*GOAL OF THE EXERCISE*. If a line in the listing contains "else", copy it out whole.

*SUPPLIED INFORMATION*.
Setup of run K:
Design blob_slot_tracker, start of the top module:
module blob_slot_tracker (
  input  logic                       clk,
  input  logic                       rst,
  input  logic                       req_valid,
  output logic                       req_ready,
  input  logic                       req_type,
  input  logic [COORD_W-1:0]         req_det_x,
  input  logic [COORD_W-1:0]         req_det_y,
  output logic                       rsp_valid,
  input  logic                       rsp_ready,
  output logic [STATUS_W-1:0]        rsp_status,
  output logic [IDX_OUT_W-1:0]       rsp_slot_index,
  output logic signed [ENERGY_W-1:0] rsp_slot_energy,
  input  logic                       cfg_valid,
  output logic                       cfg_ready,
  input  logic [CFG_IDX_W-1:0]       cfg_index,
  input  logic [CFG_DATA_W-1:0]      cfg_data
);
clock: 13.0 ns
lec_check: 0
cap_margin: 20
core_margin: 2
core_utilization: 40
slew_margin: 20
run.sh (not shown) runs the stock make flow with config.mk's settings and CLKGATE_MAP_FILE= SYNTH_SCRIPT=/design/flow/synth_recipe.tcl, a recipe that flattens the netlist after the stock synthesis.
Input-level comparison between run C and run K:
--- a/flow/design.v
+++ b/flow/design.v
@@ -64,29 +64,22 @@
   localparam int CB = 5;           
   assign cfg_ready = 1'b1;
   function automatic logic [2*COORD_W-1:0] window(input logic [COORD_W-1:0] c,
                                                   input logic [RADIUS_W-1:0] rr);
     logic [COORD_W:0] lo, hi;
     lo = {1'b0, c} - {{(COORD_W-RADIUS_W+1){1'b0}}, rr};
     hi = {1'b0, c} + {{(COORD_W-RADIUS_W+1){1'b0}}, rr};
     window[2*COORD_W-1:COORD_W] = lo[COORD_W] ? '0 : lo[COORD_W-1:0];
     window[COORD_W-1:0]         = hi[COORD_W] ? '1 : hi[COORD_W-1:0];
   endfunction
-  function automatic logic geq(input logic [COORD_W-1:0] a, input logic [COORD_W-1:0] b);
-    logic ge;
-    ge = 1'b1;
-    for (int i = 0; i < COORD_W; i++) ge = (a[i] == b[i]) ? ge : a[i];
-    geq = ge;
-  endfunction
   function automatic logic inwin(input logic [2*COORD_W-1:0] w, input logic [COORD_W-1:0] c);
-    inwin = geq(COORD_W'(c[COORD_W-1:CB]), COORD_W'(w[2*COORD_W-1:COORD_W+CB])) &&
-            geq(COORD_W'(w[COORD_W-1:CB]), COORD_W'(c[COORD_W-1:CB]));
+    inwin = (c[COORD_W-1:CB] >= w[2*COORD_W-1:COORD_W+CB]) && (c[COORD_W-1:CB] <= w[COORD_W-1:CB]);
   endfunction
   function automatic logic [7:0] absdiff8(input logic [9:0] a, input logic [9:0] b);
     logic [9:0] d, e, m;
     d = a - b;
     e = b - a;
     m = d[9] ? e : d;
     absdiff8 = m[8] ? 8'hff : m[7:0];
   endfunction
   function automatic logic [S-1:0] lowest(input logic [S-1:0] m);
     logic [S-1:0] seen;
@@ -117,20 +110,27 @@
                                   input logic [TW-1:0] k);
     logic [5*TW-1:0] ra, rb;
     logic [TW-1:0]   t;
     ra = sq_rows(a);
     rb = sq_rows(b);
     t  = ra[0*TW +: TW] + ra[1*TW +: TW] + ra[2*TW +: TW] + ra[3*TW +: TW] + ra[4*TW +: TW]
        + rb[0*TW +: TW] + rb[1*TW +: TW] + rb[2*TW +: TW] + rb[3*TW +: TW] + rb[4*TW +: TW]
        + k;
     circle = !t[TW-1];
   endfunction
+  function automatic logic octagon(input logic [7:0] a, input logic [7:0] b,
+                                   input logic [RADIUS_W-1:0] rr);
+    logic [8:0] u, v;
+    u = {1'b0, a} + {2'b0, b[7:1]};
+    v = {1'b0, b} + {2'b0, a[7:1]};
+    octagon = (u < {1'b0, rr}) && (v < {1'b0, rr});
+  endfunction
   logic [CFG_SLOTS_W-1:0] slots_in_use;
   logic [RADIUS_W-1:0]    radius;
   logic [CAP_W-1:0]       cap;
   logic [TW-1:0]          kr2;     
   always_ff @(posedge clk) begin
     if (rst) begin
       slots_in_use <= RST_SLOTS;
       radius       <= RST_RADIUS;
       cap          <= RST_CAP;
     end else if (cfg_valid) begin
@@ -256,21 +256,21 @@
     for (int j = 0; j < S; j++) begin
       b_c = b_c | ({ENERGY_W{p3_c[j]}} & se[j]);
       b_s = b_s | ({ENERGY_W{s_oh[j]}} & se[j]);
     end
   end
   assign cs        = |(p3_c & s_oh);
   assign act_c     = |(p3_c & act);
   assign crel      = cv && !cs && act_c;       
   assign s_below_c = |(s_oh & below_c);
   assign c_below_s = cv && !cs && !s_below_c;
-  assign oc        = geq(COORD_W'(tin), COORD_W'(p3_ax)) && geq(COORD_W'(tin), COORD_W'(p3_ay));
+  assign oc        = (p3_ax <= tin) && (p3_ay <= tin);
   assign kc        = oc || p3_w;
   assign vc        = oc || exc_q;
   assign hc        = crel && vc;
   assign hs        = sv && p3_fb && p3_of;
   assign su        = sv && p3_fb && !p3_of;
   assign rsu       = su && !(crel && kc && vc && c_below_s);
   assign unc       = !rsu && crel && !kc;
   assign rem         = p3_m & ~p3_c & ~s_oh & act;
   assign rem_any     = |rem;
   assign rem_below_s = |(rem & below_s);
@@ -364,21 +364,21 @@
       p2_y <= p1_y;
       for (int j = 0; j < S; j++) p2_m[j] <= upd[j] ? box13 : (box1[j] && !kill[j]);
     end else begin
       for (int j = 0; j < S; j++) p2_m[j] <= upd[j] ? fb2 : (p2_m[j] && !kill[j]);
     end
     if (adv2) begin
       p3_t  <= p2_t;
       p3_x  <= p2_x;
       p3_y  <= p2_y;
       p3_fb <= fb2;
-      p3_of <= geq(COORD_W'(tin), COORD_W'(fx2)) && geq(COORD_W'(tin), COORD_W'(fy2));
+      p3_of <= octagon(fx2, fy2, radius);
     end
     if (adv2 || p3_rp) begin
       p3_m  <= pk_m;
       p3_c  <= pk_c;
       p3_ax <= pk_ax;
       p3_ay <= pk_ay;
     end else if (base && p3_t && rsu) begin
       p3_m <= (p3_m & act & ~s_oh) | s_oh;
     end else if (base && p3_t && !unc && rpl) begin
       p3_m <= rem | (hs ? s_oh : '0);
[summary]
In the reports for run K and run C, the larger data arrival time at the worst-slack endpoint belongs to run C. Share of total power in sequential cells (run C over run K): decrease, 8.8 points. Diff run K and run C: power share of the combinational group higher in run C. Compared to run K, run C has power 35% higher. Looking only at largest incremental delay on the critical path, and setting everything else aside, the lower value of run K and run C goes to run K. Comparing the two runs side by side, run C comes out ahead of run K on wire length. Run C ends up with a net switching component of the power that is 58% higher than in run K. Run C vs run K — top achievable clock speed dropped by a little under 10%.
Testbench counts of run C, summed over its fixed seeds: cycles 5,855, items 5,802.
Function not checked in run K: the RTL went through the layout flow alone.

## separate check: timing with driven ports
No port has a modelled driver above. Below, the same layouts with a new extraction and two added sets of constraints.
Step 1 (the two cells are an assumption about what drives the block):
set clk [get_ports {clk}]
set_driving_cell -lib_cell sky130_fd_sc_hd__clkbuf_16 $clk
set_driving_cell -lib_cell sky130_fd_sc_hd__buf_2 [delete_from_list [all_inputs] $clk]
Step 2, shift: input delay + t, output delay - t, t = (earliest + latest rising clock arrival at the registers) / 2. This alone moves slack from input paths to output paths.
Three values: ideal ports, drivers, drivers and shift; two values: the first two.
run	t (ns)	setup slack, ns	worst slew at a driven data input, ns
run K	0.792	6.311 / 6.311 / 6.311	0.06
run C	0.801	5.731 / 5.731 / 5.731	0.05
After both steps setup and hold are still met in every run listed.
Background: an optimization exercise with open tools, aiming at small area, a short achievable clock period and few clock cycles per item. Do not read the settings as production practice. Only the layout flow was run in this run; the RTL was not checked for function there. No activity file was given, so power comes from the tool's default toggle rates.

==> run.sh <==
#!/bin/bash
# synth_recipe.tcl (not shown) runs the flow's synth.tcl, then flattens the netlist and writes it again
# the make line also repeats each setting of config.mk as NAME=value (left out here)
make -C /OpenROAD-flow-scripts/flow DESIGN_CONFIG=/design/flow/config.mk WORK_HOME=/design/flow/orfs CLKGATE_MAP_FILE= SYNTH_SCRIPT=/design/flow/synth_recipe.tcl finish
==> config.mk <==
export PLATFORM = sky130hd
export DESIGN_NAME = fra_top
export DESIGN_NICKNAME = fra_top
export VERILOG_FILES = /design/flow/design.v
export SDC_FILE = /design/flow/constraint.sdc
export NUM_CORES = 4
export LEC_CHECK = 0
export CAP_MARGIN = 20
export CORE_MARGIN = 2
export CORE_UTILIZATION = 40
export SETUP_SLACK_MARGIN = 5
export SLEW_MARGIN = 20
==> constraint.sdc <==
create_clock -name core_clock -period 10.0 [get_ports {clk_i}]
set_input_delay 2.0000 -clock core_clock [delete_from_list [all_inputs] [get_ports {clk_i}]]
set_output_delay 2.0000 -clock core_clock [all_outputs]
set_load 0.01 [all_outputs]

*EXERCISE RESPONSE*.
     end else if (cfg_valid) begin
     end else begin
     end else if (base && p3_t && rsu) begin
     end else if (base && p3_t && !unc && rpl) begin
In the reports for run K and run C, the larger data arrival time at the worst-slack endpoint belongs to run C. Share of total power in sequential cells (run C over run K): decrease, 8.8 points. Diff run K and run C: power share of the combinational group higher in run C. Compared to run K, run C has power 35% higher. Looking only at largest incremental delay on the critical path, and setting everything else aside, the lower value of run K and run C goes to run K. Comparing the two runs side by side, run C comes out ahead of run K on wire length. Run C ends up with a net switching component of the power that is 58% higher than in run K. Run C vs run K — top achievable clock speed dropped by a little under 10%.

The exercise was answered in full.